The Countess of Sutherland, in whose name the worst of the excesses were perpetrated, was born in the south and spent most of her life in Edinburgh and London. She had clearly little emotional attachment to her tenants, although considerable funds were spent on unsatisfactory resettlement in coastal villages; for many, just stopping points on the way to the emigration ships. Around 100 displaced residents left Kildonan in June 1813, including a boatload who went to Hudson's Bay in northern Canada and had to survive the harsh winter before moving on in spring to the red River Settlement around Lake Winnipeg.

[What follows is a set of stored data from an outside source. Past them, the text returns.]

$ cat config.mk
export PLATFORM = sky130hd
export DESIGN_NAME = core_id_stage
export DESIGN_NICKNAME = d
export VERILOG_FILES = /design/src/rtl/core_id_stage_pkg.sv /design/src/rtl/core_id_stage_regfile.sv /design/src/rtl/core_id_stage.sv
export SDC_FILE = /design/constraint.sdc
export NUM_CORES = 2
export LEC_CHECK = 0
export BUFFER_PORTS_ARGS = -buffer_cell sky130_fd_sc_hd__clkbuf_2
export CORE_MARGIN = 4
export CORE_UTILIZATION = 28
export CTS_BUF_LIST = sky130_fd_sc_hd__clkbuf_4
export DETAILED_ROUTE_END_ITERATION = 10
export PLACE_DENSITY = 0.43
export SLEW_MARGIN = 20
export SYNTH_ARGS = -nofsm -noshare
export SYNTH_HDL_FRONTEND = slang
export SYNTH_HIERARCHICAL = 1
export SYNTH_SLANG_ARGS = --single-unit
$ cat constraint.sdc
create_clock -name clk -period 3 [get_ports clk]
set_clock_uncertainty 0.05 [all_clocks]
set_input_delay 0.45 -clock clk [delete_from_list [all_inputs] [get_ports clk]]
set_output_delay 0.45 -clock clk [all_outputs]
set_load 0.02 [all_outputs]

The Timespan centre at Helmsdale has a message board for descendants from all parts of the world to reconnect via the Timespan project.
The ruins of Caen village (not to be confused with Caen in Normandy) lie a few miles up the Kildonan Strath from Helmsdale in a beautiful side valley with its own burn. The visit was part of Timespan's Excavation project aimed at better understanding the sequence of events that led to the removal of the inhabitants. The visit was guided by enthusiastic heritage officer, Jacquie Aitken.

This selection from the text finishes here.